== REQUIRED WORK ==
Go to the line that includes "Area Growth Syn to Fin -> 13.7%" and retype it, then every line after it to the end of the data, adding nothing.

== SOURCE DATA ==
"""
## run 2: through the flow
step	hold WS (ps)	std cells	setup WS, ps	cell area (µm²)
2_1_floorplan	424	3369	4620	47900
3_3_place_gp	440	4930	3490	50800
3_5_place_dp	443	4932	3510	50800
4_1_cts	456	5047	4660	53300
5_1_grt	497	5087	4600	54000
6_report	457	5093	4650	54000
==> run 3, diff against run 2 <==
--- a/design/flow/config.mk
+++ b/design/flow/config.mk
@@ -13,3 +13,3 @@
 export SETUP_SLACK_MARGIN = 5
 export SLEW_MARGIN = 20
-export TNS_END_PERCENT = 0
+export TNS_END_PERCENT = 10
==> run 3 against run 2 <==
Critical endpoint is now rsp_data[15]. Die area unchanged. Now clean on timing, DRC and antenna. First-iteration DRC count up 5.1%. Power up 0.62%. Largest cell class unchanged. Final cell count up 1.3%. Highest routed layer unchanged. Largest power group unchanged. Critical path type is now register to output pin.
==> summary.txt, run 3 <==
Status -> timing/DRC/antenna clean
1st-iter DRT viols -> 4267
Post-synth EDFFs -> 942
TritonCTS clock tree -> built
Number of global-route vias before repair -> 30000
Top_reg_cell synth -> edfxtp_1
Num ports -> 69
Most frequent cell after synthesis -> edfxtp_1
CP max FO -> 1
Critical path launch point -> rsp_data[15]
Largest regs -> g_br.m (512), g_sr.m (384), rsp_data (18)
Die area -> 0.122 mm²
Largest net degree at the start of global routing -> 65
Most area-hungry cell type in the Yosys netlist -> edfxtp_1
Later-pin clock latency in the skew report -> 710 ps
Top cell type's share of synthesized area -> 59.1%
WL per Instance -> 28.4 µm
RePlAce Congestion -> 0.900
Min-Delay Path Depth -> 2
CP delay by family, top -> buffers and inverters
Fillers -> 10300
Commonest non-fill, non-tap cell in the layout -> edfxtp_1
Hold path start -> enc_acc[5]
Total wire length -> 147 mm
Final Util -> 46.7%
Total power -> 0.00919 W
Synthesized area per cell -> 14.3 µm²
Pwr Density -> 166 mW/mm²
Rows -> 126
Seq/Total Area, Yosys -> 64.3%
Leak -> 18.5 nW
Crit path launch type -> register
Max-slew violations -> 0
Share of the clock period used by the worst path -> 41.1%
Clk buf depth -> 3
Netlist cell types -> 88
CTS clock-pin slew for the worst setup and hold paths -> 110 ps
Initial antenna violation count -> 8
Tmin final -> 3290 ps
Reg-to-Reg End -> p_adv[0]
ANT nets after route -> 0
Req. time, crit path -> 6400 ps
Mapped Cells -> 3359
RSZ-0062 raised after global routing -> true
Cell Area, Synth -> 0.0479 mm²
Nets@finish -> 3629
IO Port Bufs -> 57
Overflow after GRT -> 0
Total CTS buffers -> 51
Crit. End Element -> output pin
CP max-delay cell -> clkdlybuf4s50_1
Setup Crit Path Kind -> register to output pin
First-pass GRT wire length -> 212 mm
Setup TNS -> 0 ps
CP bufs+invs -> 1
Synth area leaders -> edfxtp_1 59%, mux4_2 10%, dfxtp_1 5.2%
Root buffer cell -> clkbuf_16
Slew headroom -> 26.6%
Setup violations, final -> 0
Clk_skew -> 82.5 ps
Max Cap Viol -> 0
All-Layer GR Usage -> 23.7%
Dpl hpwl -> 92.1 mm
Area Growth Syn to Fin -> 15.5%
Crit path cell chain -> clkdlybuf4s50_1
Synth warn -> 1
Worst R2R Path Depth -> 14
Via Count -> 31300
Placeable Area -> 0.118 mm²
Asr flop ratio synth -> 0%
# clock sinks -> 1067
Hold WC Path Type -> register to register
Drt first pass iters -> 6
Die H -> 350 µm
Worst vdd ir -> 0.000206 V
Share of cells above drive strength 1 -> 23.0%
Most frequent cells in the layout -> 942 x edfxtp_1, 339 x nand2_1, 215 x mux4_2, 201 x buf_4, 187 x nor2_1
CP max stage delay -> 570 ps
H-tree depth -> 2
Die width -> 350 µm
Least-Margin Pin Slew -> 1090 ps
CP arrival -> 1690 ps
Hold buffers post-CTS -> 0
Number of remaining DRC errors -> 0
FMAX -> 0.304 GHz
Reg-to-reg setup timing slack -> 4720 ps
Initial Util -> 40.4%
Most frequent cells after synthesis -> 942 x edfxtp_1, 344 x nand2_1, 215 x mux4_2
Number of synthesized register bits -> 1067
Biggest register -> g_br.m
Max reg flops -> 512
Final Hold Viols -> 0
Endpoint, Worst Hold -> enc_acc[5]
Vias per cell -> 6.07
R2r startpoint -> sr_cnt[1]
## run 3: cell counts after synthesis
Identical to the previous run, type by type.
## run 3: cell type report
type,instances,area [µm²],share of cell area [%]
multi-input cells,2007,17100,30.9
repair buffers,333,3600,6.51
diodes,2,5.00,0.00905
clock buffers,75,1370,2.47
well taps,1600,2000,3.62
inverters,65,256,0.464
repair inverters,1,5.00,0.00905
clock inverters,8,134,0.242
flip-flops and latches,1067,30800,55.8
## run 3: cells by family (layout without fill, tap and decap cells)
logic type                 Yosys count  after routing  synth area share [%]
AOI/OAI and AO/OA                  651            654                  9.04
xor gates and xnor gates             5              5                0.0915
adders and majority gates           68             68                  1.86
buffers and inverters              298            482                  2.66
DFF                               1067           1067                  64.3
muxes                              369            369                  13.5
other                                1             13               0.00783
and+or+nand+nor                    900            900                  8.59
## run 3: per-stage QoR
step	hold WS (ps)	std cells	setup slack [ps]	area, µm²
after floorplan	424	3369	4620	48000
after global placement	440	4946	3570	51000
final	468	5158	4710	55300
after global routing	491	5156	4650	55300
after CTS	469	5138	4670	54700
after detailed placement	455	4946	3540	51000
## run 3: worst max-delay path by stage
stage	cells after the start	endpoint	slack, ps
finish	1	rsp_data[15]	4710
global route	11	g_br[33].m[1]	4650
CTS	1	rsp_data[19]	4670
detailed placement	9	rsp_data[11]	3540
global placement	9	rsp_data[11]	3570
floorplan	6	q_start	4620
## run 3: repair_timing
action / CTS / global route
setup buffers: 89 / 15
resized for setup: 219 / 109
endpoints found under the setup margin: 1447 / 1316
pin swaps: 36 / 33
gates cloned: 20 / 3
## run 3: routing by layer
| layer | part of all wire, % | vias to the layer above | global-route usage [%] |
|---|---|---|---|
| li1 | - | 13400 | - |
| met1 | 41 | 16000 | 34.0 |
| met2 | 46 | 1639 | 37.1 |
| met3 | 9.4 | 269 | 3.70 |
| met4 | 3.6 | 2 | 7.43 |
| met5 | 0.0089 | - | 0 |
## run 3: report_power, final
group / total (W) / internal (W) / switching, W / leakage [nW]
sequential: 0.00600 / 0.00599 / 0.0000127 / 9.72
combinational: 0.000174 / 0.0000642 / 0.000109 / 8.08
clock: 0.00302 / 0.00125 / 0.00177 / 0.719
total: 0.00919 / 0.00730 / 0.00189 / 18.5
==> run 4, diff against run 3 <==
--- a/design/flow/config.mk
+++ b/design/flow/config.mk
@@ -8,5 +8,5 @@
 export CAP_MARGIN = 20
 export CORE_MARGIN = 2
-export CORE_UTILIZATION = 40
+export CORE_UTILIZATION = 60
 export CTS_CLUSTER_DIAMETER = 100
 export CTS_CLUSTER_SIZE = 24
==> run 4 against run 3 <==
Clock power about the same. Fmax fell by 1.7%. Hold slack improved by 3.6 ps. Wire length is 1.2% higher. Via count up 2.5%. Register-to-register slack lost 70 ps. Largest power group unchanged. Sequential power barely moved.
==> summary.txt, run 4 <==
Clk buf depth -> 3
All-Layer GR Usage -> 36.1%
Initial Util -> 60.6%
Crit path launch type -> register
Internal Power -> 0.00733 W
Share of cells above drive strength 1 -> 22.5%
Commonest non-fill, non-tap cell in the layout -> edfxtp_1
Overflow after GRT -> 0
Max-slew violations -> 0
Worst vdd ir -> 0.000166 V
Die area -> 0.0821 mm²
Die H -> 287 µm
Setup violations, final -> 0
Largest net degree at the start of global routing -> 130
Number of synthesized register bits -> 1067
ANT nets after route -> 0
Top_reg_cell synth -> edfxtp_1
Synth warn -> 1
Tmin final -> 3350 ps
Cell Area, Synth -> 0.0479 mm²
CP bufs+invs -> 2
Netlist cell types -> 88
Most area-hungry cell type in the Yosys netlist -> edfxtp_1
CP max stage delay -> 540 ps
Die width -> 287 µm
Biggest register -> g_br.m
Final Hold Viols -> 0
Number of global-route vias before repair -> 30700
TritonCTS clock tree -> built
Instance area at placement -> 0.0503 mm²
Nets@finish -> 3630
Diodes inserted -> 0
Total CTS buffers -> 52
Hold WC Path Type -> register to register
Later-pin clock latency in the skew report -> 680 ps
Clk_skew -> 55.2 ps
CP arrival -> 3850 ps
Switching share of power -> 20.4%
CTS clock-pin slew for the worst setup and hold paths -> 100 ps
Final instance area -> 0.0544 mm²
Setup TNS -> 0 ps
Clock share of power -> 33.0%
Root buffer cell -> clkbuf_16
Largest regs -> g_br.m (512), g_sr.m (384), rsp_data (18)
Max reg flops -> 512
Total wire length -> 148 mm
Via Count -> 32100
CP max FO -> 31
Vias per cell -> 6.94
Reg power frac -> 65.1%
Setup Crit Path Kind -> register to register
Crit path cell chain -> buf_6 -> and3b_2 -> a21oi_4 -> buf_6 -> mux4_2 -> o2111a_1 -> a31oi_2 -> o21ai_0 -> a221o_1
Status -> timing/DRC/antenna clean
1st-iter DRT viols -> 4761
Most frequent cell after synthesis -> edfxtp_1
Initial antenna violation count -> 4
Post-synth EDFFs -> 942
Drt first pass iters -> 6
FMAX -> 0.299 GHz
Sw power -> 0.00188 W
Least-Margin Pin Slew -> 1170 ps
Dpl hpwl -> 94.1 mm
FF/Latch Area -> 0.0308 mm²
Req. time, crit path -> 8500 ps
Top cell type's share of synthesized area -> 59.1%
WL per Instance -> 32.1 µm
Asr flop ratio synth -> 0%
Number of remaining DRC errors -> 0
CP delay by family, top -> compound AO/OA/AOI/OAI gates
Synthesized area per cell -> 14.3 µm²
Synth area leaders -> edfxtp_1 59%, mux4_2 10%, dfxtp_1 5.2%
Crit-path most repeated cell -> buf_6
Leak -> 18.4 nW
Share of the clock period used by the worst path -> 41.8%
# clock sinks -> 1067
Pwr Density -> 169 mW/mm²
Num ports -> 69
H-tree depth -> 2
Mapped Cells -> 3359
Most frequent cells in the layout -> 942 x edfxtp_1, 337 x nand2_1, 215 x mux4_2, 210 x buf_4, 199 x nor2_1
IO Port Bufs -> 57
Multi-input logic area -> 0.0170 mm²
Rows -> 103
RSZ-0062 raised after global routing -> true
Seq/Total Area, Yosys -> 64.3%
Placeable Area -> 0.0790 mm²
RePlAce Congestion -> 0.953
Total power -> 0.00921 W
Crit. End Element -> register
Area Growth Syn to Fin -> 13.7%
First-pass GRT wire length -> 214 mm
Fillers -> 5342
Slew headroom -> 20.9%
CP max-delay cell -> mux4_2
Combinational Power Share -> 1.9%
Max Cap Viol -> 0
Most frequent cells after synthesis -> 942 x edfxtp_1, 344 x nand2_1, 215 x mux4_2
"""
== EXERCISE SOLUTION ==
Area Growth Syn to Fin -> 13.7%
First-pass GRT wire length -> 214 mm
Fillers -> 5342
Slew headroom -> 20.9%
CP max-delay cell -> mux4_2
Combinational Power Share -> 1.9%
Max Cap Viol -> 0
Most frequent cells after synthesis -> 942 x edfxtp_1, 344 x nand2_1, 215 x mux4_2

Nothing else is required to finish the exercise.